“Fly Around”, Jordan Brand’s third and final choice for flight, comes in the form of Chris Paul’s fifth signature model, the Jordan CP3.V. Unlike the super responsive Jordan Melo M8 and the Lunar-laced Jordan Fly Wade 2, the Jordan CP3.V focuses on quickness, speed and changing gears throughout a game. A combination of extremely lightweight Flywire (11.7 ounces), a low-to-the-ground feel and a sturdy Podulon cushioning are just a few of the characteristics incorporated on the CP3.V’s construction. Is the Jordan CP3.V one of the better low top performance basketball sneakers on the market? View our Jordan CP3.V performance review to find out.
RELATED: Inside the Numbers: 7 Symbolic Details on the Jordan CP3.V | Everybody Loves Chris: CP3?s 10 Best Kicks & Crossover Combinations | Jordan CP3.V Launch Event Recap
Jordan CP3.V sketches
Cushioning: The Jordan CP3.V isn’t as bouncy and responsive as the Jordan Melo M8 and the Jordan Fly Wade 2, but then again it doesn’t have to be considering this shoe is engineered for a player that plays lower to the ground and relies on speed and quickness rather than elevation. Still, the CP3.V’s cushioning score is almost as high as the previous two sneakers. How so? The cushioning in this sneaker is superb too, but it is more of a firm, dense and protection-focused cushioning rather than a springy, pliable cushioning level that focuses on quick jumps. This doesn’t mean that the CP3.V is not responsive at all. The CP3.V does have a responsive section on the midsole, which happens to be my favorite attribute of the shoe, and one that players who rely on quickness will treasure. Specifically, Jordan Brand incorporated the ultra responsive and plush Cushlon material on the medial side of the midsole and a much firmer cushioning in the form of CMP (Compression Molded Phylon) on the lateral side for lateral stability. It may all seem like a bunch of science, but you have to play in this shoe to experience the difference. If you watch Chris Paul closely, he uses a killer first step to get to the basket, as do most cat-quick guards. The responsive Cushlon material on the medial side of the shoe enables you to launch off of the planted foot quicker into your first step. When making a quick move to the basket from the perimeter, I felt more explosive getting to the basket because of the softer cushioning on the medial side, a section of the midsole where you usually launch off in the process of beating a defender with your first step. Contrarily, the CMP on the lateral sides of the shoe kept the sides of my feet from jamming against the sidewall of the shoe when I made quick jolts to the basket and when sliding my feet laterally on defense.
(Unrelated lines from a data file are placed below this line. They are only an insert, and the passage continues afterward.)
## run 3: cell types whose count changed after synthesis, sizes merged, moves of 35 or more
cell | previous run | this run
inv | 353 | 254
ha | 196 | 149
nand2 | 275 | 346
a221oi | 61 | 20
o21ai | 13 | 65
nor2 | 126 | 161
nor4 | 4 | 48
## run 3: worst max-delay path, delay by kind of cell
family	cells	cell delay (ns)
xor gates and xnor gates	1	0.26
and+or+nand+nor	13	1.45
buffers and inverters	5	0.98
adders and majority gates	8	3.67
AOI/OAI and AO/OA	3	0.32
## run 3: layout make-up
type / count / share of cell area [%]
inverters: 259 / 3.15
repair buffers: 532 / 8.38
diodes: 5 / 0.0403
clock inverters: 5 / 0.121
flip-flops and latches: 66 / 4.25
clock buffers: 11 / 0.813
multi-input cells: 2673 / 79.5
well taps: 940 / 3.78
Background: an optimization exercise with open tools, aiming at small area, a short achievable clock period and few clock cycles. Do not read the settings as production practice. Function was checked by simulation only, so behaviour that the tests miss may differ from the original.

==> flow/design.v (excerpt) <==
module recon_top_level #(parameter WIDTH = 15)(
  input  [WIDTH:0] Xo, Zo, Yo,
  input            clk,
  input            ext_reset,
  input  [1:0]     sel,
  output [WIDTH:0] mac_out,
  output [WIDTH:0] f,
  input            af_en,
  output           complete
);
  reg [15:0] X, Y, Z, M;
  reg [3:0]  cnt;
  reg        mac, hyp, pre1, pre2, dv;
  reg        three;            
  reg        dr;               
  reg        zfirst;           
  reg        last;             
  reg        s0, s1, af;       
  reg        done;
  assign mac_out  = M;
  assign f        = s1 ? ((s0 || !M[15]) ? M : 16'h0000) : Z;
  assign complete = done;
  function [15:0] divop(input [15:0] w);
    divop = {w[15], w[14:0] >> 2};
  endfunction
  wire dy0 = dr;
  wire dy1 = three & Z[1];
  wire dy2 = three & Z[2];
  wire [31:0] xsx = {{16{X[15]}}, X} >> cnt;
  wire [31:0] ysx = {{16{Y[15]}}, Y} >> cnt;
  wire [15:0] xs = hyp ? xsx[15:0] : X;
  wire [15:0] ys = ysx[15:0];
  wire [15:0] e0 = xs ^ {16{dy0}};
  wire [15:0] t0 = X ^ {16{dy0}};
  ...
==> flow/config.mk <==
export PLATFORM = sky130hd
export DESIGN_NAME = recon_top_level
export DESIGN_NICKNAME = recon_top_level
export VERILOG_FILES = /design/flow/design.v
export SDC_FILE = /design/flow/constraint.sdc
export NUM_CORES = 4
export LEC_CHECK = 0
export ABC_AREA = 1
export CAP_MARGIN = 20
export CORE_MARGIN = 2
export CORE_UTILIZATION = 40
export SETUP_SLACK_MARGIN = 4.5
export SLEW_MARGIN = 20
==> flow/constraint.sdc <==
create_clock -name core_clock -period 8.5 [get_ports {clk}]
set_input_delay 1.7000 -clock core_clock [delete_from_list [all_inputs] [get_ports {clk}]]
set_output_delay 1.7000 -clock core_clock [all_outputs]
set_load 0.01 [all_outputs]
standard.sh (not shown) runs the stock make flow with config.mk's settings and CLKGATE_MAP_FILE= SYNTH_SCRIPT=/design/flow/synth_recipe.tcl, a recipe that flattens the netlist after the stock synthesis.
==> flow/flow/run.sh <==
#!/bin/bash
# The standard layout (standard.sh, unchanged synthesis and steps); the only
# difference: the input and output port buffers are buf_2 cells instead of the
# default pick (a delay buffer). Every tool's output goes to make.log here, and
# ORFS keeps each step's own log under orfs/logs/.
set -euo pipefail
export BUFFER_PORTS_ARGS="-buffer_cell sky130_fd_sc_hd__buf_2"
bash standard.sh > make.log 2>&1
Testbench counts at the start, summed over its fixed seeds: cycles 22,142.
Rerun with:
--- a/flow/config.mk
+++ b/flow/config.mk
@@ -10,4 +10,4 @@
 export CORE_MARGIN = 2
 export CORE_UTILIZATION = 40
-export SETUP_SLACK_MARGIN = 4.5
+export SETUP_SLACK_MARGIN = 3.5
 export SLEW_MARGIN = 20
Result: The new run passed the timing, design-rule and antenna checks; global-route usage fell by 1.1 points; register-to-register slack degrades by 0.54 ns; cell area fell by 8.9%; clock-buffer cell count came out lower by 2; setup slack gets worse by 0.54 ns; worst hold slack improved by 0.0092 ns; synthesized area does not change.

========
recon_top_level again, from the RTL that the note above started with.
clock: 8.5 ns
lec_check: 0
abc_area: 1
cap_margin: 20
core_margin: 2
core_utilization: 40
setup_slack_margin: 4
slew_margin: 20
run.sh (not shown) runs the stock make flow with config.mk's settings and CLKGATE_MAP_FILE= SYNTH_SCRIPT=/design/flow/synth_recipe.tcl, a recipe that flattens the netlist after the stock synthesis.
Stock flow here: none of the scripts above is used.
Testbench counts at the start, summed over its fixed seeds: cycles 22,142.
Change:
==> flow/flow/run.sh (new file) <==
#!/bin/bash
# The standard layout (standard.sh, unchanged synthesis and steps); the only
# difference: the input and output port buffers are buf_2 cells instead of the
# default pick (a delay buffer). Every tool's output goes to make.log here, and
# ORFS keeps each step's own log under orfs/logs/.
set -euo pipefail
export BUFFER_PORTS_ARGS="-buffer_cell sky130_fd_sc_hd__buf_2"
bash standard.sh > make.log 2>&1
==> flow/standard.sh (new file) <==
#!/bin/bash
# synth_recipe.tcl (not shown) runs the flow's synth.tcl, then flattens the netlist and writes it again
# the make line also repeats each setting of config.mk as NAME=value (left out here)
make -C /OpenROAD-flow-scripts/flow DESIGN_CONFIG=/design/flow/config.mk WORK_HOME=/design/flow/orfs CLKGATE_MAP_FILE= SYNTH_SCRIPT=/design/flow/synth_recipe.tcl "${@:-finish}"
removed: flow/run.sh
Outcome: The new run finished with timing, DRC and antenna clean. Setup slack is better by 0.013 ns. Non-clock buffer count is lower by 12. Maximum frequency is higher slightly. Worst hold slack is worse by 0.0056 ns. Area after synthesis stays the same. Count of clock-buffer cells in the layout is lower by 3. Via count is lower slightly.

==> afterwards: timing with drivers on the ports <==
No port has a modelled driver above. Below, the same layouts with a new extraction and two added sets of constraints.
Step 1: set_driving_cell puts a clkbuf_16 on clk and a buf_2 on each other input, an assumption about the parent block.
Step 2 also shifts input and output timing later by t, the mid clock arrival at the registers, as if the neighbouring blocks saw the same clock.
a / b / c = no drivers / after step 1 / after step 2; a / b = the first two.
run	shift t [ns]	setup slack, ns	pins driven straight from the clock port
the first run of note 1	0.409	4.243 / 4.243 / 4.209	1
the second run of note 1	0.409	3.700 / 3.700 / 3.543	1
the first run of note 2	0.409	4.141 / 4.097 / 3.937	1
the second run of note 2	0.410	4.154 / 4.154 / 3.892	1
After both steps setup and hold are still met in every run listed. For the second run of note 2, which loses most, drivers alone change the setup slack by 0.000 ns; drivers and shift together by -0.262 ns.
Context: an optimization exercise on an open-source flow, tuned for small area, a short achievable clock period and few clock cycles per item. The choices shown serve that exercise and are no tape-out recipe. Where RTL was checked, it was by simulation tests only, not by an equivalence proof against the original. For run 1, only the layout was checked, not whether the RTL still works. Power and IR drop assume default switching activity.

==> flow/design.v (outline; a module is shown in full before it is edited, if it fits) <==
// module COMP_Control: 857 lines
// module FA: 4 lines
module COMP_Control(
    input clock,
    input rst,
    input start_trigger,
    input reset_act,
    input reset_data,
    input signed [15:0] K0,
    input signed [15:0] K1,
    input signed [15:0] K2,
    input signed [17:0] setPoint,
    input signed [17:0] data,
    output reg busy,
    output wire signed [15:0] COMP_output
    );
  // ...
==> flow/flow/run.sh <==
#!/bin/bash
# The standard layout (standard.sh: the standard flow's synthesis, floorplan, placement,
# CTS, routing) at the design's clock period and constraints, with two
# changes to how hard the resizer works:
#  - repair_timing aims for a setup slack of SETUP_MARGIN ns instead of 0,
#    so the critical paths get sized and buffered although the 12 ns clock
#    would already be met;
#  - the port buffers are buf_2 cells rather than the resizer's pick.
set -euo pipefail
cd "$(dirname "$0")/.."
SETUP_MARGIN=$(cat flow/setup_margin.txt)
bash standard.sh "SETUP_SLACK_MARGIN=$SETUP_MARGIN" \
  "BUFFER_PORTS_ARGS=-buffer_cell sky130_fd_sc_hd__buf_2" finish > standard_make.log 2>&1
==> flow/flow/setup_margin.txt <==
7.0
==> flow/standard.sh <==
#!/bin/bash
# synth_recipe.tcl (not shown) runs the flow's synth.tcl, then flattens the netlist and writes it again
# the make line also repeats each setting of config.mk as NAME=value (left out here)
make -C /OpenROAD-flow-scripts/flow DESIGN_CONFIG=/design/flow/config.mk WORK_HOME=/design/flow/orfs CLKGATE_MAP_FILE= SYNTH_SCRIPT=/design/flow/synth_recipe.tcl "${@:-finish}"
==> flow/config.mk <==
export PLATFORM = sky130hd
export DESIGN_NAME = COMP_Control
export DESIGN_NICKNAME = COMP_Control
export VERILOG_FILES = /design/flow/design.v
export SDC_FILE = /design/flow/constraint.sdc
export NUM_CORES = 4
export LEC_CHECK = 0
export CAP_MARGIN = 20
export CORE_MARGIN = 2
export CORE_UTILIZATION = 40
export SLEW_MARGIN = 20
export SYNTH_HIERARCHICAL = 1
export SYNTH_MINIMUM_KEEP_SIZE = 0
==> flow/constraint.sdc <==
create_clock -name core_clock -period 12.0 [get_ports {clock}]
set_input_delay 2.4000 -clock core_clock [delete_from_list [all_inputs] [get_ports {clock}]]
set_output_delay 2.4000 -clock core_clock [all_outputs]
set_load 0.01 [all_outputs]
Background: an optimization exercise with open tools, aiming at small area, a short achievable clock period and few clock cycles. Do not read the settings as production practice. Only simulation tests tie the RTL to the original design; equivalence was not proved.

Design top, start of the top module:
module top (
    input          clk,
    input          reset,
    input          start,
    input  [127:0] IN,
    output [3:0]   addr_r,
    output [3:0]   addr_c,
    input  [127:0] Wr,
    input  [127:0] Wc,
    output         done,
    output [127:0] Y
);
Size in the first run: about 6200 cells after synthesis, about 430 flip-flops, ~520 I/O pins.
==> flow/config.mk <==
export PLATFORM = sky130hd
export DESIGN_NAME = top
export DESIGN_NICKNAME = top
export VERILOG_FILES = /design/flow/design.v
export SDC_FILE = /design/flow/constraint.sdc
export NUM_CORES = 4
export LEC_CHECK = 0
export CAP_MARGIN = 20
export CORE_MARGIN = 2
export CORE_UTILIZATION = 45
export PLACE_DENSITY = 0.6
export SLEW_MARGIN = 20
export SYNTH_HIERARCHICAL = 1
export SYNTH_MINIMUM_KEEP_SIZE = 0
==> flow/constraint.sdc <==
create_clock -name core_clock -period 35.0 [get_ports {clk}]
set_input_delay 7.0000 -clock core_clock [delete_from_list [all_inputs] [get_ports {clk}]]
set_output_delay 7.0000 -clock core_clock [all_outputs]
set_load 0.01 [all_outputs]
standard.sh (not shown) runs the stock make flow with config.mk's settings and CLKGATE_MAP_FILE= SYNTH_SCRIPT=/design/flow/synth_recipe.tcl, a recipe that flattens the netlist after the stock synthesis.
==> flow/flow/run.sh <==
#!/bin/bash
set -euo pipefail
bash standard.sh "BUFFER_PORTS_ARGS=-buffer_cell sky130_fd_sc_hd__buf_1" \
    SETUP_SLACK_MARGIN=26.5 finish > standard_flow.log 2>&1
Testbench counts at the start, summed over its fixed seeds: cycles 10,240.
Context: an optimization exercise on an open-source flow, tuned for small area. The choices shown serve that exercise and are no tape-out recipe.
The RTL was checked by simulation tests, not by an equivalence proof against the original design.
Power is estimated from default activity; no workload was simulated.

**flow/config.mk**
```make
export PLATFORM = sky130hd
export DESIGN_NAME = top
export DESIGN_NICKNAME = top
export VERILOG_FILES = /design/flow/design.v
export SDC_FILE = /design/flow/constraint.sdc
export NUM_CORES = 4
export LEC_CHECK = 0
export CAP_MARGIN = 20
export CORE_MARGIN = 2
export CORE_UTILIZATION = 40
export SLEW_MARGIN = 20
```
**flow/constraint.sdc**
```tcl
create_clock -name core_clock -period 10.0 [get_ports {clk}]
set_input_delay 2.0000 -clock core_clock [delete_from_list [all_inputs] [get_ports {clk}]]
set_output_delay 2.0000 -clock core_clock [all_outputs]
set_load 0.01 [all_outputs]
```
Traction: People refer to Chris Paul as one of, if not the best point guard in the game because of his ability to increase the intensity level of his teammates, leadership skills and his ability to break down any opponent. Yet, what some people fail to give him credit for is his ability to change speeds instantly. Throughout the course of a game, Chris Paul rarely sprints/speed dribbles up the court. Instead, he usually jogs the length ofthe court while probing the defense and changes paces at the most inopportune times. Jordan Brand catered to Chris Paul’s uncanny ability to switch gears by providing the guard with a distinctive, multidirectional traction pattern that is denser and closely compacted in high-wear areas such as the heel. If you take a look at the outsole, you can see thicker areas of the traction pattern on the heel and forefoot. I played quicker in this shoe than in the Melo M8 and Fly Wade 2. Sure, a lot of that has to do with the 11.7 ounce-weight and the all-Flywire upper, but having a traction pattern that features flex grooves in all different directions, helped tremendously when changing speeds.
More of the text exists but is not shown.